The announcement of the bishops' founding of the new university in Mechelen was met with demonstrations and disturbances in the cities of Ghent, Leuven and Liège.

The first rector was the priest and historian Pierre de Ram.

=== Move of the new university to Leuven (1835) ===
The university was short-lived in Mechelen, as the bishops already moved the university to Leuven on 1 December 1835, where it took the name "Catholic University of Leuven". This outraged Belgian liberal opinion, which depicted it as an attempt to usurp the past of the former Old University of Leuven. It also reinvigorated demands for the foundation of a secular university in Brussels which would lead to the foundation of the Free University of Brussels.
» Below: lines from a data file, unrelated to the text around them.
`config.mk`:
```
export PLATFORM = sky130hd
export DESIGN_NAME = dpa_regs
export DESIGN_NICKNAME = d
export VERILOG_FILES = /design/src/design/dpa_pkg.sv /design/src/design/dpa_regs.sv
export SDC_FILE = /design/constraint.sdc
export NUM_CORES = 1
export LEC_CHECK = 0
export BUFFER_PORTS_ARGS = -buffer_cell sky130_fd_sc_hd__clkbuf_2
export CELL_PAD_IN_SITES_DETAIL_PLACEMENT = 1
export CELL_PAD_IN_SITES_GLOBAL_PLACEMENT = 1
export CORE_ASPECT_RATIO = 0.75
export CORE_MARGIN = 1
export CORE_UTILIZATION = 19
export CTS_CLUSTER_DIAMETER = 200
export CTS_CLUSTER_SIZE = 12
export DETAILED_ROUTE_END_ITERATION = 12
export GPL_TIMING_DRIVEN = 0
export PLACE_DENSITY = 0.81
export SLEW_MARGIN = 20
export SYNTH_ARGS = -nofsm -noshare
export SYNTH_HDL_FRONTEND = slang
export SYNTH_SLANG_ARGS = --single-unit
```
`constraint.sdc`:
```
create_clock -name clk -period 0.8 [get_ports clk]
set_input_delay 0.12 -clock clk [delete_from_list [all_inputs] [get_ports clk]]
set_output_delay 0.12 -clock clk [all_outputs]
set_load 0.005 [all_outputs]
```
`src/design/dpa_pkg.sv`:
```
`default_nettype none

package dpa_pkg;

	// Item and pile store geometry.
	localparam int DATA_W    = 32;
	localparam int MAX_PILES = 1024;
	localparam int CNT_W     = $clog2(MAX_PILES + 1);

	// Result field widths on the output stream.
	localparam int OUT_W   = 11;
	localparam int MDATA_W = ((2 * OUT_W + 1 + 7) / 8) * 8;

	// Configuration register file.
	localparam int LIMIT_W = 11;
	localparam int CMP_W   = (CNT_W > LIMIT_W) ? CNT_W : LIMIT_W;
	localparam int PADDR_W = 3;
	localparam int PDATA_W = 32;
	localparam logic [LIMIT_W-1:0] LIMIT_RESET = LIMIT_W'(1024);

	// Register index decoded from paddr above the byte offset.
	localparam logic [PADDR_W-3:0] REG_PILE_LIMIT = '0;

	// One request as it travels down the row of pile cells.
	typedef struct packed {
		logic                     valid;
		logic                     start;
		logic                     done;
		logic signed [DATA_W-1:0] value;
		logic [CNT_W-1:0]         pile;
		logic [CNT_W-1:0]         cnt;
	} item_t;

endpackage

`default_nettype wire

```
`src/design/dpa_regs.sv`:
```
`default_nettype none

module dpa_regs (
	input  logic                        clk,
	input  logic                        arst_n,
	input  logic                        psel,
	input  logic                        penable,
	input  logic                        pwrite,
	input  logic [dpa_pkg::PADDR_W-1:0] paddr,
	input  logic [dpa_pkg::PDATA_W-1:0] pwdata,
	output logic [dpa_pkg::PDATA_W-1:0] prdata,
	output logic                        pready,
	output logic [dpa_pkg::LIMIT_W-1:0] pile_limit
);
	import dpa_pkg::*;

	logic                 sel_limit;
	logic [LIMIT_W-1:0]   pile_limit_q;

	assign pready    = 1'b1;
	assign sel_limit = (paddr[PADDR_W-1:2] == REG_PILE_LIMIT);

	// The limit register is written in the access phase of a write.
	always_ff @(posedge clk or negedge arst_n) begin
		if (!arst_n) begin
			pile_limit_q <= LIMIT_RESET;
		end else if (psel && penable && pwrite && pready && sel_limit) begin
			pile_limit_q <= pwdata[LIMIT_W-1:0];
		end
	end

	// Read back; unmapped addresses read as zero.
	always_comb begin
		prdata = '0;
		if (sel_limit) begin
			prdata = PDATA_W'(pile_limit_q);
		end
	end

	assign pile_limit = pile_limit_q;

endmodule

`default_nettype wire

```
# Yosys cells after proc, flatten, opt, wreduce, memory -nomap -nowiden

Index checks and enable logic that the tools add are counted.

Muxes and demuxes: 1
Bitwise gates (word level): 1
Reduce and logical (&&, ||, !) cells: 3

Operators with widths:

| operator           | count |
|---|---|
| 11-bit two-way mux | 1 |
| 1-bit logical AND  | 3 |
| 1-bit inverter     | 1 |

Flip-flop bits (word level): 11
Bits of input ports: 40
Output and inout bits: 44

# Depth between registers and ports, before layout

Word-level depth: 3
Mapped depth: 3
Gate-level depth less buffers: 2

# Worst setup path before layout

Ideal clock, no wire load.

Kind: input-to-reg
Start: input paddr[2] (netlist name)
End: register pile_limit_q[0] (netlist: pile_limit[0])
Library setup time: 0.125 ns
Arrival: 0.723 ns
Setup slack: -0.048 ns
Stages on the path: 3
Buffers on the path: 1
Cells stage by stage: nand4b_4 buf_6 mux2_4

Cells in the longest elaborated chain, start to end: 2

RTL lines:

| element                | RTL line       | source |
|---|---|---|
| start: declaration     | dpa_regs.sv:9  | `input logic [dpa_pkg::PADDR_W-1:0] paddr,` |
| 1-bit inverter         | dpa_regs.sv:21 | `assign sel_limit = (paddr[PADDR_W-1:2] == REG_PILE_LIMIT);` |
| 1-bit logical AND      | dpa_regs.sv:27 | `end else if (psel && penable && pwrite && pready && sel_limit) begin` |
| end signal: assignment | dpa_regs.sv:28 | `pile_limit_q <= pwdata[LIMIT_W-1:0];` |
| end: declaration       | dpa_regs.sv:18 | `logic [LIMIT_W-1:0] pile_limit_q;` |

No other way between the ends.
A chain may end at the register's enable or synchronous reset.

# Final worst setup path

Start: register pile_limit_q[10] (netlist: pile_limit[10])
End: output prdata[10] (netlist name)

Cells in the longest elaborated chain, start to end: 1

RTL lines:

| element            | RTL line       | source |
|---|---|---|
| 11-bit two-way mux | dpa_regs.sv:35 | `if (sel_limit) begin` |
| end: declaration   | dpa_regs.sv:11 | `output logic [dpa_pkg::PDATA_W-1:0] prdata,` |

No other way between the ends.

==> metrics.csv <==
metric,value,unit
status,finished with violations,
violated checks,negative setup slack,
power per cell area,1860,nW/µm²
Synth Instances,60,
crit path launch type,register,
design area,1250,µm²
HPWL Detailed,1530,µm
Longest Clk Path Bufs,2,
hold wc startpoint,pwdata[4],
fin crit share,139,%
DRT iter0 DRCs,4,
DR vias/cell,3.31,
WL per Instance,10.5,µm
Area Overhead vs Synth,73.6,%
Post-DRT Antenna Nets,0,
total gr overflow,0,
H-Tree Depth,1,
Main synth FF type,dfrtp_1,
worst path cell trace,"nor2b_4, clkbuf_2",
post-route setup TNS,-4.65,ns
Pwr Total,2320,µW
largest net degree at the start of global routing,12,
Tot GR Track Use,10.3,%
Final Hold Fails,0,
CP peak stage delay,0.53,ns
Starting Density,20.9,%
Hold Crit Class,in -> reg,
skew final,0,ns
RSZ-0062 raised after global routing,yes,
combinational fraction of design power,42.3,%
core footprint,3450,µm²
worst reg2reg path depth,3,
first-pass GRT wire length,3170,µm
synthesized area,719,µm²
sequential share of power,33.9,%
clock slew at reported path FFs,0.05,ns
dominant cells by area after synthesis,"dfrtp_1 35%, buf_4 23%, mux2_4 21%, nor2b_1 8.7%, dfstp_2 3.7%",
syn_area_per_cell,12.0,µm²
final-stage net count,177,
Syn. warnings,0,
CP required,0.68,ns
GP Congestion,0.682,
worst reg2reg path endpoint,pile_limit[1],
Filler Cells Inserted,422,
Post-DP Area,1050,µm²
initial antenna violation count,0,
count of final setup violators,32,
"Seq/Total Area, Yosys",38.4,%
die area,4040,µm²
maxcap violations,0,
Pre-antenna DRT Iters,2,
Psw,607,µW
Worst Hold Path EP,pile_limit[4],
Total Routed Length,1950,µm
PnR worst setup slack,-0.313,ns
R2R Setup Slk,-0.19,ns
"FF+latch count, synth",11,
Lkg Pwr,0.000744,µW
clock power share,23.8,%
Sw Ratio,26.2,%
max reg flops,11,
root buffer cell,clkbuf_8,
Post-synth EDFFs,0,
Vias,616,
latest clock arrival within the worst-skew pair,0.24,ns
CTS Buf Count,3,
crit-path max FO,2,
minimum clock period,1.11,ns
FMAX,898,MHz
Synth top area share,34.8,%
worst r2r src,pile_limit[1],
"Slowest-stage cell, CP",dfstp_2,
chip width,73.1,µm
Synth cell types,11,
Power Internal,1710,µW
vias in the first global route,632,
most common cell in the netlist,buf_4,
DRC,0,
Worst Path Arrival,0.99,ns
row count,18,
Num Clock Sinks,11,
Final Max Tran Viols,0,
I/O Buffers,38,
Crit Path Category,reg -> out,
async set-reset flop share out of synthesis,100,%
Yosys top cell by area,dfrtp_1,
share of cells above drive strength 1,68.4,%
Die Ht,55.3,µm
Critical Path End Type,primary output,
Ant. Diodes,0,
Commonest cells post-synth,"22 x buf_4, 10 x dfrtp_1, 10 x mux2_4, 10 x nor2b_1, 2 x conb_1",
hold path depth,2,
worst-case vdd ir drop,629,µV
io pins,84,
CTS tree,yes,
==== Previous universities in Leuven ====

An earlier University of Leuven was founded in 1425 by John IV, Duke of Brabant and chartered by a papal bull of Pope Martin V. It flourished for hundreds of years as the most prominent university in what would become Belgium, and one of the more prominent in Europe. Once formally integrated into the French Republic, the law of 15 September 1793, had decreed the suppression of all the colleges and universities in France and it was abolished by Decree of the Departement of the Dijle on 25 October 1797.

The region next became part of the United Kingdom of the Netherlands (1815–1830), and William I of the Netherlands founded a new university in 1816 in Leuven as a state university (Rijksuniversiteit) which was a secular university and where several professors from the old university continued their teaching. In 1830, the Southern Provinces of the United Kingdom of the Netherlands became the independent state of Belgium. This university was closed in 1835.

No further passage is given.